Für Fotografen kann eine Linse buchstäblich wie ein schützendes Fenster wirken. So ist es möglich, dass Menschen mitten im Geschehen sind und sich doch als bloße Beobachter fühlen, emotional fast unbeteiligt. Vor allem Kriegsfotografen wie Mark Walsh, der Protagonist dieses Films und superb gespielt von Collin Farrell, machen sich dieses psychologische Phänomen zu nutze. Sie zeigen uns mit ihrer Arbeit Bilder aus einer fremden, kalten und erschreckenden Welt, der Realität.

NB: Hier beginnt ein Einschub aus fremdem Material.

<file path="config.mk">
export PLATFORM = sky130hd
export DESIGN_NAME = frac_en_gen
export DESIGN_NICKNAME = d
export VERILOG_FILES = /design/src/rtl/frac_en_pkg.sv /design/src/rtl/frac_en_cnt.sv /design/src/rtl/frac_en_dec.sv /design/src/rtl/frac_en_gen.sv
export SDC_FILE = /design/constraint.sdc
export NUM_CORES = 1
export LEC_CHECK = 0
export BUFFER_PORTS_ARGS = -buffer_cell sky130_fd_sc_hd__buf_2
export CORE_AREA = 4 4 41 43
export CTS_CLUSTER_SIZE = 16
export DETAILED_ROUTE_END_ITERATION = 8
export DIE_AREA = 0 0 45 47
export GPL_TIMING_DRIVEN = 0
export SYNTH_ARGS = -nofsm -noshare
export SYNTH_HDL_FRONTEND = slang
export SYNTH_HIERARCHICAL = 1
export SYNTH_SLANG_ARGS = --single-unit
export TNS_END_PERCENT = 100
</file>
<file path="constraint.sdc">
create_clock -name clk_i -period 1.99 [get_ports clk_i]
set_input_delay 0.398 -clock clk_i [delete_from_list [all_inputs] [get_ports clk_i]]
set_output_delay 0.398 -clock clk_i [all_outputs]
set_load 0.1 [all_outputs]
</file>
## src/rtl/hword_packer.sv

```systemverilog
module hword_packer #(
  parameter int IN_W  = 16,
  parameter int DEPTH = 128,
  parameter int CNT_W = 16,
  localparam int AW   = $clog2(DEPTH),
  localparam int OW   = 2 * IN_W
) (
  input  logic             clk,
  input  logic             rst_n,
  input  logic             in_valid,
  input  logic [IN_W-1:0]  in_data,
  input  logic [AW-1:0]    rd_addr,
  output logic [OW-1:0]    rd_data,
  output logic             mem_we,
  output logic [AW-1:0]    mem_addr,
  output logic [OW-1:0]    mem_wdata,
  output logic [CNT_W-1:0] words_written
);

  logic            have_hi;
  logic [IN_W-1:0] hi_q;
  logic [OW-1:0]   pack_q;
  logic            pack_v;
  logic            we_q;
  logic            wr_slot;
  logic [OW-1:0]   wdata_q;
  logic [AW-1:0]   addr_q;
  logic [CNT_W-1:0] cnt_q;
  logic [OW-1:0]   mem [DEPTH];

  wire commit = we_q & wr_slot;

  always_ff @(posedge clk or negedge rst_n) begin
    if (!rst_n) begin
      have_hi <= 1'b0;
      hi_q    <= '0;
      pack_q  <= '0;
      pack_v  <= 1'b0;
    end else begin
      pack_v <= in_valid & have_hi;
      if (!in_valid) begin
        have_hi <= 1'b0;
      end else if (have_hi) begin
        pack_q  <= {hi_q, in_data};
        have_hi <= 1'b0;
      end else begin
        hi_q    <= in_data;
        have_hi <= 1'b1;
      end
    end
  end

  always_ff @(posedge clk or negedge rst_n) begin
    if (!rst_n) begin
      we_q    <= 1'b0;
      wr_slot <= 1'b0;
      wdata_q <= '0;
      addr_q  <= '0;
      cnt_q   <= '0;
    end else begin
      if (pack_v) begin
        wdata_q <= pack_q;
        we_q    <= 1'b1;
        wr_slot <= 1'b0;
      end else if (we_q && !wr_slot) begin
        wr_slot <= 1'b1;
      end else begin
        we_q    <= 1'b0;
        wr_slot <= 1'b0;
      end
      if (commit) begin
        addr_q <= (addr_q == AW'(DEPTH - 1)) ? '0 : addr_q + 1'b1;
        cnt_q  <= cnt_q + 1'b1;
      end
    end
  end

  always_ff @(posedge clk) begin
    if (commit) mem[addr_q] <= wdata_q;
  end

  assign rd_data       = mem[rd_addr];
  assign mem_we        = we_q;
  assign mem_addr      = addr_q;
  assign mem_wdata     = wdata_q;
  assign words_written = cnt_q;

endmodule

```

## config.mk

```make
export PLATFORM = sky130hd
export DESIGN_NAME = hword_packer
export DESIGN_NICKNAME = d
export VERILOG_FILES = /design/src/rtl/hword_packer.sv
export SDC_FILE = /design/constraint.sdc
export NUM_CORES = 2
export LEC_CHECK = 0
export BUFFER_PORTS_ARGS = -buffer_cell sky130_fd_sc_hd__clkbuf_2
export CORE_MARGIN = 5
export CORE_UTILIZATION = 55
export DETAILED_ROUTE_END_ITERATION = 6
export PLACE_DENSITY = 0.71
export SLEW_MARGIN = 10
export SYNTH_ARGS = -nofsm -noshare
export SYNTH_HDL_FRONTEND = slang
export SYNTH_SLANG_ARGS = --single-unit
```

## constraint.sdc

```tcl
create_clock -name clk -period 7.45 [get_ports clk]
set_input_delay 0.745 -clock clk [delete_from_list [all_inputs] [get_ports clk]]
set_output_delay 0.745 -clock clk [all_outputs]
set_load 0.005 [all_outputs]
```

==> results.toml <==
[routing]
post-route-drc-count = 0
detail-route-antenna-nets = 0
detail_routed_net_length_per_standard_cell_um = 38.4
totalWireLength_um = 420000
post_drt_via_cell_ratio = 6.81
vias = 74400
drtPass1Iterations = 5
initialDrtViolationCount = 12800

[job]
drv.max_cap_violation_count = 0

[sta]
peak_clock_frequency_supported_by_timing_mhz = 193
tightest_slew_ns = 1.35
min_period_over_period = 0.696
final-setup-viol-count = 0
fin_crit_ns = 5.18
postLayoutSetupSlackWorst_ns = 2.27
finalHoldViolations = 0
finalClockSkew_ns = 0.0711
timing.final.max_slew_violations = 0
slew-limit-headroom = 0.101
rsz_0062_raised_after_global_routing = "false"
worst_hold_check_slack_ns = 0.0698
setup_total_negative_slack_ns = 0

[status]
result_of_the_run = "finished, final reports clean"

[global_routing]
track_usage = 0.281
gr_overflow_total = 0
grt_pass1_wl_um = 588000
antenna_found_initial = 50
number_of_global_route_vias_before_repair = 75400
grt_max_degree = 112

[floorplan]
num_io_pins = 114
die_width_um = 549
floorplan.initialDensity = 0.553
die_h_um = 549
core_um2 = 289000
row_cnt = 197
floorplan.die_area_um2 = 301000

[worst_hold_path]
min_path_type = "in -> reg"
min-delay-start = "in_data[14]"
hold-path-endpoint = "hi_q[14]"
min_delay_path_depth = 2

[finish]
nNetsFinal = 6719
areaGrowthSynthToFinish_pct = 13.1
final-instance-count-excl-fill = 10900
final_layout_size_suffix_gt1_frac = 0.365
post-route-util = 0.626

[logic_synthesis]
synthArstFlopShare = 0.0255
synth_area_per_cell_um2 = 25.6
yosys.area.top_type_share = 0.770
ys_ff_latch = 4203
synth.most_common_cell = "edfxtp_1"
synth_nets = 6258
yosys.area.top_type = "edfxtp_1"
yosysSeqAreaShare = 0.787
yosys-top-cells-area = "edfxtp_1, mux4_2, dfrtp_1"
synth_edf_count = 4096
synth_commonest_cells = "edfxtp_1, mux4_2, clkbuf_1, nor2_1, mux2_2"
yosys_warnings = 0
netlist_area_um2 = 160000
ys_dominant_reg_cell = "edfxtp_1"
synth_cell_type_count = 32
number_of_cells_produced_by_synthesis = 6230

[critical_path]
r2r_end = "mem[116][18]"
critical_path.endpoint_type = "primary output"
regToRegSetupSlack_ns = 3.78
critPathMaxFanout = 78
setup.worst_path.start_class = "input port"
critPathRequiredTime_ns = 6.70
critical_path_class = "in -> out"
launch_instance_of_the_worst_register_to_register_path = "mem_addr[4]"
cp.arrival_ns = 4.44
reg2regPathDepth = 4

[place]
placedCellCount = 10200
dp_hpwl_um = 224000
buffer_ports.inserted = 113
dp_slack_ns = 2.25
globalplace.congestion = 0.812

[clocking]
clock_tree.root_cell = "clkbuf_16"
cts_max_path_buffers = 4
cts_num_sinks = 4203
htreeDepth = 5
cts_tree = "done"
postCtsResizedCells = 0
clkLatencyLatePin_ns = 0.98
cts_setup_buffers = 0
numCtsBuffers = 407
clkTransAtPathRegs_ns = 0.06

[power_and_ir_drop]
share_clk_of_total_power = 0.373
power_frac_comb = 0.080
net-switching-power_mw = 13.3
pwr_density_cell_nw_per_um2 = 303
worst_ir_drop_vdd_uv = 421
power_report.internal_total_mw = 41.4
netSwitchingFraction = 0.244
total_leakage_power_nw = 56.0
p_seq_frac = 0.546
## critical path: stages
cell	delay [ns]
buf_12	0.55
buf_12	0.43
mux4_2	0.62
mux4_2	0.61
mux4_2	0.63
mux2_2	0.39
clkbuf_2	0.15
## through the flow
step                cell area, µm²  power, mW
finish                      181000       54.8
global route                181000       56.3
CTS                         181000       54.9
detailed placement          167000       34.8
global placement            167000       34.5
floorplan                   160000       32.0
## cell families after synthesis
| family | synth area share |
|---|---|
| adder cells (fa/ha/maj) | 0.000157 |
| AO/OA/AOI/OAI | 0.000180 |
| XOR/XNOR | 0.00104 |
| AND/OR/NAND/NOR | 0.00572 |
| flip-flops | 0.787 |
| buffers and inverters | 0.00858 |
| multiplexers | 0.197 |
## cell usage in the layout, fill, tap and decap left out, types with 3 or more instances in the layout
cell	count
or2_2	6
mux2_2	112
nor2_4	125
buf_12	35
edfxtp_1	4096
clkinv_16	11
inv_6	7
clkbuf_1	87
clkinvlp_4	16
buf_4	230
xor2_1	9
nor3_1	5
inv_16	4
dfrtp_4	32
nand3_1	14
clkbuf_16	415
nor2b_1	5
clkinv_2	66
bufinv_16	39
nand2_1	28
dfrtp_1	75
mux4_2	1344
buf_8	3
nand4_1	4
clkinv_1	99
clkbuf_2	106
inv_1	5
xnor2_1	10
diode_2	14
nand3b_1	3
nor2_1	10
## area by class of cell
type / count / area [µm²]
antenna: 14 / 35.0
clock buffer: 504 / 10700
clock inverter: 246 / 2500
fill: 18300 / 108000
inverter: 5 / 18.8
multi-input combinational: 1696 / 33600
sequential: 4203 / 126000
tap: 3880 / 4850
timing repair buffer: 378 / 3050
## registers in the layout, summed over array words and instances, names as in the netlist
register	count
have_hi	1
hi_q	16
mem	4096
mem_addr	7
mem_wdata	32
mem_we	1
pack_q	32
pack_v	1
words_written	16
wr_slot	1
## layer usage
layer  global-route usage  part of all wire
met1                0.401              0.35
met4               0.0931             0.037
met2                0.422              0.46
met5                    0           0.00026
met3               0.0877              0.15
## power groups by stage
stage	registers (mW)	logic (mW)	clock network [mW]
finish	29.9	4.41	20.4
global route	30.0	4.59	21.7
CTS	29.9	4.35	20.6
detailed placement	30.4	4.34	0
global placement	30.3	4.16	0
floorplan	30.6	1.41	0
## worst max-delay path by stage
stage	from	slack, ns	cells after the start	to
2_1_floorplan	rd_addr[0]	3.33	7	rd_data[10]
3_3_place_gp	rd_addr[0]	2.24	8	rd_data[2]
3_5_place_dp	rd_addr[0]	2.25	8	rd_data[2]
4_1_cts	rd_addr[0]	2.24	8	rd_data[2]
5_1_grt	rd_addr[0]	2.11	8	rd_data[20]
6_report	rd_addr[0]	2.27	7	rd_data[16]
## timing repair
item,CTS,global route
endpoints found under the setup margin,0,0
hold endpoints to repair,21,0
hold buffers,2,0
Power figures use the tool's default switching activity.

Doch was passiert, wenn das Glas zerbricht und die Wirklichkeit über einen hereinbricht? Mit dieser Frage beschäftigte sich auch Scott Anderson, mit seinem Roman Triage, welcher nun unter der Regie von Danis Tanovic verfilmt wurde.

Inhalt:
Ausgangspunkt der Geschichte ist ein erneuter Einsatz von Walsh zusammen mit seinem besten Freund und Kollegen David (Jamie Sives) in Kurdistan. Scheinbar haben beide schon viele solcher Aufträge gemeinsam unternommen und wirken dementsprechend professionell. Nach kurzer Zeit jedoch tritt David bereits die Heimreise an, da seine Frau zuhause ein Kind von ihm erwartet. Weder der bevorstehende Fußmarsch durch die Wüste noch sein bester Freund konnten ihn von seinem Vorhaben abhalten. Kurz darauf wird Mark verletzt an einem Ufer aufgefunden und im Lazarett medizinisch versorgt. Wieder einigermaßen auf den Beinen fliegt er heim nach Irland. Aber etwas ist anders, Angehörige und vor allem seine Frau Elena (Paz Vega)

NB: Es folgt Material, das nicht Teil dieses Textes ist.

File: src/rtl/dbnc_pkg.sv
package dbnc_pkg;
    localparam int CODE_W = 3;
    // largest window is 2^(2^CODE_W - 1) ticks; counter needs 2^CODE_W bits
    localparam int CNT_W  = 1 << CODE_W;

    typedef logic [CODE_W-1:0] code_t;

    typedef struct packed {
        logic             filt;
        logic [CNT_W-1:0] cnt;
        code_t            code;
    } lane_st_t;
endpackage

File: src/rtl/dbnc_ms_tick.sv
module dbnc_ms_tick #(
    parameter int CLKS_PER_MS = 50000
) (
    input  logic clk_i,
    input  logic rst_ni,
    output logic tick_o
);
    localparam int DIV_W = (CLKS_PER_MS > 1) ? $clog2(CLKS_PER_MS) : 1;
    localparam logic [DIV_W-1:0] LAST = DIV_W'(CLKS_PER_MS - 1);

    typedef struct packed {
        logic [DIV_W-1:0] div;
    } tick_st_t;

    tick_st_t st_d, st_q;

    always_comb begin
        st_d = st_q;
        if (st_q.div == LAST) begin
            st_d.div = '0;
        end else begin
            st_d.div = st_q.div + 1'b1;
        end
    end

    always_ff @(posedge clk_i or negedge rst_ni) begin
        if (!rst_ni) begin
            st_q <= '0;
        end else begin
            st_q <= st_d;
        end
    end

    assign tick_o = (st_q.div == LAST);

    assert_div_range_R2: assert property (@(posedge clk_i) disable iff (!rst_ni)
        st_q.div <= LAST);

    generate
        if (CLKS_PER_MS > 1) begin : g_spaced
            assert_tick_spaced_R2: assert property (@(posedge clk_i) disable iff (!rst_ni)
                tick_o |=> !tick_o);
        end
    endgenerate
endmodule

File: src/rtl/dbnc_lane.sv
module dbnc_lane
    import dbnc_pkg::*;
(
    input  logic  clk_i,
    input  logic  rst_ni,
    input  logic  tick_i,
    input  logic  raw_i,
    input  logic  en_i,
    input  code_t code_i,
    output logic  filt_o
);
    lane_st_t st_d, st_q;

    logic             same;
    logic [CNT_W:0]   win_len;
    logic [CNT_W:0]   cnt_inc;

    always_comb begin
        same    = (raw_i == st_q.filt);
        win_len = (CNT_W + 1)'(1) << st_q.code;
        cnt_inc = {1'b0, st_q.cnt} + 1'b1;
        st_d    = st_q;
        if (!en_i) begin
            // bypass: stored level tracks raw, window idle
            st_d.filt = raw_i;
            st_d.cnt  = '0;
            st_d.code = code_i;
        end else if (same) begin
            // idle or interrupted: restart and pick up the current code
            st_d.cnt  = '0;
            st_d.code = code_i;
        end else if (tick_i) begin
            if (cnt_inc == win_len) begin
                st_d.filt = raw_i;
                st_d.cnt  = '0;
            end else begin
                st_d.cnt  = cnt_inc[CNT_W-1:0];
            end
        end
    end

    always_ff @(posedge clk_i or negedge rst_ni) begin
        if (!rst_ni) begin
            st_q <= '0;
        end else begin
            st_q <= st_d;
        end
    end

    assign filt_o = en_i ? st_q.filt : raw_i;

    assert_restart_R5: assert property (@(posedge clk_i) disable iff (!rst_ni)
        (en_i && raw_i == st_q.filt) |=> (st_q.cnt == '0));

    assert_hold_without_tick_R4: assert property (@(posedge clk_i) disable iff (!rst_ni)
        (en_i && !tick_i) |=> $stable(st_q.filt));

    assert_cnt_bound_R3: assert property (@(posedge clk_i) disable iff (!rst_ni)
        {1'b0, st_q.cnt} < win_len);

    assert_code_frozen_R7: assert property (@(posedge clk_i) disable iff (!rst_ni)
        (en_i && raw_i != st_q.filt) |=> $stable(st_q.code));

    assert_bypass_track_R6: assert property (@(posedge clk_i) disable iff (!rst_ni)
        !en_i |=> (st_q.filt == $past(raw_i)));
endmodule

File: src/rtl/dbnc_filter.sv
module dbnc_filter
    import dbnc_pkg::*;
#(
    parameter int NUM_PINS    = 4,
    parameter int CLKS_PER_MS = 50000
) (
    input  logic                       clk_i,
    input  logic                       rst_ni,
    input  logic [NUM_PINS-1:0]        raw_i,
    input  logic [NUM_PINS-1:0]        dbnc_en_i,
    input  logic [NUM_PINS*CODE_W-1:0] period_code_i,
    output logic [NUM_PINS-1:0]        filt_o
);
    logic ms_tick;

    dbnc_ms_tick #(
        .CLKS_PER_MS(CLKS_PER_MS)
    ) u_tick (
        .clk_i (clk_i),
        .rst_ni(rst_ni),
        .tick_o(ms_tick)
    );

    generate
        for (genvar p = 0; p < NUM_PINS; p++) begin : g_lane
            dbnc_lane u_lane (
                .clk_i (clk_i),
                .rst_ni(rst_ni),
                .tick_i(ms_tick),
                .raw_i (raw_i[p]),
                .en_i  (dbnc_en_i[p]),
                .code_i(period_code_i[p*CODE_W +: CODE_W]),
                .filt_o(filt_o[p])
            );
        end
    endgenerate
endmodule

File: config.mk
export PLATFORM = sky130hd
export DESIGN_NAME = dbnc_filter
export DESIGN_NICKNAME = d
export VERILOG_FILES = /design/src/rtl/dbnc_pkg.sv /design/src/rtl/dbnc_ms_tick.sv /design/src/rtl/dbnc_lane.sv /design/src/rtl/dbnc_filter.sv
export SDC_FILE = /design/constraint.sdc
export NUM_CORES = 1
export LEC_CHECK = 0
export BUFFER_PORTS_ARGS = -buffer_cell sky130_fd_sc_hd__clkbuf_2
export CORE_MARGIN = 1.5
export CORE_UTILIZATION = 38
export CTS_CLUSTER_DIAMETER = 40
export DETAILED_ROUTE_END_ITERATION = 16
export PLACE_DENSITY = 0.51
export SETUP_SLACK_MARGIN = 0.05
export SLEW_MARGIN = 20
export SYNTH_ARGS = -nofsm -noshare
export SYNTH_HDL_FRONTEND = slang
export SYNTH_SLANG_ARGS = --single-unit
export TNS_END_PERCENT = 20
File: constraint.sdc
create_clock -name clk_i -period 7.2 [get_ports clk_i]
set_input_delay 0.72 -clock clk_i [delete_from_list [all_inputs] [get_ports clk_i]]
set_output_delay 0.72 -clock clk_i [all_outputs]
set_load 0.01 [all_outputs]
==> flow_metrics.env <==
export IMPL_drv_slew=0
export IMPL_grt_pass1_vias=3475
export IMPL_powerDensity_nw_per_um2=186
export IMPL_syn_cell_area_sq_um=4500
export IMPL_path_clk_slew_ns=0.06
export IMPL_drive_gt1_frac=0.147
export IMPL_area_growth_pct=8.95
export IMPL_min_to="u_tick.st_q[0]"
export IMPL_leakage_nw=1.98
export IMPL_final_hold_viol_count=0
export IMPL_fin_total_pwr_uw=912
export IMPL_vias=3859
export IMPL_final_common_cell="nand2_1"
export IMPL_holdWs_ns=0.495
export IMPL_slew_headroom=0.368
export IMPL_grt_max_degree=65
export IMPL_fp_row_count=39
export IMPL_ys_ff_latch=64
export IMPL_holdPathStages=1
export IMPL_wl_mm=9.85
export IMPL_ys_dominant_reg_cell="dfrtp_1"
export IMPL_worstReg2RegEnd="g_lane[0].u_lane.st_q[11]"
export IMPL_dp_hpwl_mm=6.57
export IMPL_clockBufferDepth=2
export IMPL_cts_root_buf="clkbuf_16"
export IMPL_diodes=0
export IMPL_seq_area_frac_synth=0.356
export IMPL_min_from="u_tick.st_q[0]"
export IMPL_end_kind="flip-flop"
export IMPL_routed_via_density=5.68
export IMPL_cts_num_sinks=64
export IMPL_status="complete, no violations"
export IMPL_dr_pass1_iters=5
export IMPL_start_util=0.392
export IMPL_routedWlPerCell_microns=14.5
export IMPL_port_buffers=25
export IMPL_worstPathArrival_ns=3.70
export IMPL_drtAntennaViolNets=0
export IMPL_tightestPinTransition_ns=0.947
export IMPL_ir_worst_vdd_mv=0.133
export IMPL_grt_overflow_total=0
export IMPL_rsz0062_at_grt="false"
export IMPL_finalWeightedCongestion=0.799
export IMPL_cts_tree="built"
export IMPL_die_height_microns=112
export IMPL_antenna_found_initial=0
export IMPL_cts_setup_buffers=0
export IMPL_cts_max_level=3
export IMPL_rr_worst_depth=8
export IMPL_rr_startpoint="g_lane[0].u_lane.st_q[3]"
export IMPL_final_net_count=559
export IMPL_die_width_microns=112
export IMPL_drtIter0Drc=208
export IMPL_clock_latency_ns=0.34
export IMPL_syn_nets=566
export IMPL_critPathMaxFanout=12
export IMPL_post_route_drc_count=0
export IMPL_tns_ns=0
export IMPL_grt_pass1_wl_mm=17.1
export IMPL_layout_common_cells="nand2_1, dfrtp_1, nand3_1"
export IMPL_pin_count=26
export IMPL_period_share=0.483
export IMPL_required_ns=7.42
export IMPL_r2r_setup_slack_ns=3.72
export IMPL_clock_skew_ns=0.00949
export IMPL_hp_class="reg2reg"
export IMPL_synth_async_reset_ratio=1.00
export IMPL_grt_usage=0.168
export IMPL_timing_fmax_ghz=0.287
export IMPL_fill_cells=1145
export IMPL_syn_mean_instance_area_sq_um=8.35
export IMPL_drv_cap=0
export IMPL_setup_viol=0
export IMPL_core_area_sq_um=11500
export IMPL_synth_distinct_cells=68
export IMPL_fin_crit_ns=3.48
export IMPL_synthCells=539
export IMPL_crit_path_start_kind="flip-flop"
export IMPL_numCtsBuffers=9
export IMPL_cts_resized=0
export IMPL_worst_setup_path_type="reg2reg"
export IMPL_synth_warnings=0
export IMPL_synth_edf_count=0
export IMPL_hold_buffers=0
export IMPL_dieArea_sq_um=12500
-- Yosys cell counts, types with 3 or more instances --
cell type | instances | area share
nand3b_1 | 3 | 0.0050
a31o_2 | 6 | 0.012
o31ai_1 | 3 | 0.0050
a31oi_1 | 7 | 0.0097
nand3_1 | 39 | 0.043
nor3b_1 | 10 | 0.017
xor2_1 | 20 | 0.039
a21oi_1 | 38 | 0.042
xnor2_1 | 15 | 0.029
nor3_1 | 17 | 0.019
nand2b_1 | 9 | 0.013
buf_4 | 4 | 0.0067
mux2_2 | 18 | 0.045
buf_2 | 5 | 0.0056
ha_1 | 5 | 0.014
nor4_1 | 3 | 0.0042
clkbuf_1 | 34 | 0.028
or4_1 | 8 | 0.013
o211ai_1 | 4 | 0.0067
o21a_1 | 3 | 0.0050
inv_1 | 8 | 0.0067
and3_1 | 10 | 0.014
or2_2 | 3 | 0.0042
mux2i_1 | 5 | 0.011
or3_1 | 8 | 0.011
nand4_1 | 10 | 0.014
o2111ai_1 | 3 | 0.0058
nor2b_1 | 7 | 0.0097
o21ai_0 | 21 | 0.023
nor2_1 | 27 | 0.023
nand2_1 | 74 | 0.062
dfrtp_1 | 64 | 0.36
-- critical path, stage by stage, from the launching register on --
cell and delay (ns):
dfrtp_1 0.51, ha_1 0.39, nand3_1 0.22, or3_1 0.41, a2111o_1 0.42, o211a_1 0.11
or4_1 0.69, o21ai_0 0.26, mux2_2 0.35
-- sequential cells by signal, summed over array words and instances, names as in the netlist --
name and cells:
g_lane.u_lane.st_q 48, u_tick.st_q 16
-- layout make-up --
class                   instances  area [sq um]  share of cell area
clock inverters                 4          28.8             0.00587
well taps                     143           179              0.0365
flip-flops and latches         64          1600               0.327
clock buffers                  12           256              0.0523
repair buffers                 28           148              0.0301
inverters                       8          30.0             0.00612
multi-input cells             421          2660               0.542
-- where the power goes --
part | switching [mW] | total, mW | internal (mW)
Clock | 0.169 | 0.420 | 0.252
Combinational | 0.0547 | 0.100 | 0.0453
Sequential | 0.0217 | 0.392 | 0.370
Total | 0.245 | 0.912 | 0.667
-- per-stage QoR --
stage | util | std cells | setup slack [ns] | cell area (sq um)
5_1_grt | 0.428 | 680 | 3.46 | 4900
3_5_place_dp | 0.403 | 664 | 3.77 | 4620
4_1_cts | 0.428 | 680 | 3.75 | 4900
3_3_place_gp | 0.403 | 664 | 3.85 | 4620
2_1_floorplan | - | 539 | 4.34 | 4500
6_report | 0.428 | 680 | 3.72 | 4900
-- logic make-up after synthesis --
logic type | after synthesis | share of synthesized area
buffers and inverters | 54 | 0.0531
DFF | 64 | 0.356
muxes | 23 | 0.0562
AOI/OAI and AO/OA | 108 | 0.155
and+or+nand+nor | 249 | 0.293
xor gates and xnor gates | 36 | 0.0731
adders and majority gates | 5 | 0.0139
-- metal layers --
metal | share of wire | vias up | global-route usage
met2 | 0.45 | 75 | 0.251
met5 | 0 | - | 0
met1 | 0.50 | 1839 | 0.235
met3 | 0.038 | 10 | 0.0419
li1 | - | 1935 | -
met4 | 0.016 | 0 | 0.0616
-- how the worst max path moves through the flow --
stage / start / slack, ns / end / cells after the start
final: g_lane[0].u_lane.st_q[3] / 3.72 / g_lane[0].u_lane.st_q[11] / 8
after global routing: g_lane[0].u_lane.st_q[3] / 3.46 / g_lane[0].u_lane.st_q[11] / 8
after CTS: g_lane[0].u_lane.st_q[3] / 3.75 / g_lane[0].u_lane.st_q[11] / 8
after detailed placement: g_lane[0].u_lane.st_q[3] / 3.77 / g_lane[0].u_lane.st_q[11] / 8
after global placement: g_lane[0].u_lane.st_q[3] / 3.85 / g_lane[0].u_lane.st_q[11] / 8
after floorplan: g_lane[0].u_lane.st_q[4] / 4.34 / g_lane[0].u_lane.st_q[11] / 9
Note: power is estimated with default switching activity, not from simulation.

bemerken Veränderungen in Marks Persönlichkeit. Auch auf Fragen Davids betreffend, welcher verschollen zu sein scheint, reagiert er eher abweisend. Da sich sein seelischer Zustand immer weiter verschlechtert, bittet Elena ihren Großvater Joaquin (Christopher Lee) widerwillig um Hilfe, ein Psychotherapeut mit Franko-Faschistischer Vergangenheit. Nach anfänglichen Schwierigkeiten und etwas unkonventionell wirkenden Methoden kann er schließlich zu Mark durchdringen und das Drama zeigt sich unverhüllt.

Wertung:
Triage ist kein Kriegsfilm. Es werden zwar einzelne Ausschnitte aus Marks beruflicher Vergangenheit gezeigt, aber es geht er darum wie ein "normaler" Mensch mit solchen Situationen umgeht. Für ihn ist der Schrecken scheinbar schon zur Routine geworden, bis sein emotionaler Schutzwall zerbricht und ihn beinahe zerstört. Auf der anderen Seite steht Elenas Großvater, welcher ebenfalls mit fürchterlichen Grausamkeiten konfrontiert wurde, ohne allerdings direkt welche verübt zu haben. Verbinden tut sie beide das Gefühl der Schuld. im Gegensatz zu Walsh allerdings empfindet Joaquin diese nicht (mehr), wodurch er weiterleben und in die Zukunft blicken kann. Die Frage ist also, ob man mit persönlicher Schuld weiterleben kann bzw. wie?! Oder aber man lässt sie erst gar nicht zu, in dem man sich rechtfertigt, das Offensichtliche verklärt oder sie einem anderen zuschiebt (Beispiel: Befehlskette). Wenn man sich aber doch schuldig fühlt, kann man solche Gefühle überhaupt loswerden und wenn ja wie, mit Verdrängung, Aufarbeitung, mit Wiedergutmachung oder sie einfach loslassen?! Fest steht jedenfalls, dass Schuld und reumütige Gefühle einen Beherrschen ja sogar innerlich zerfressen können. Wer kann schon damit umgehen, sich selbst als unmenschlich oder dergleichen zu definieren?

Fazit:
Der Film bietet jedenfalls genug Stoff zum Nachdenken, eine aufwühlend dramatische Geschichte, elegant verpackt und mit brisanter Thematik. Eine sensible Reise in die Psyche des Menschen und das, ohne jede Wertung.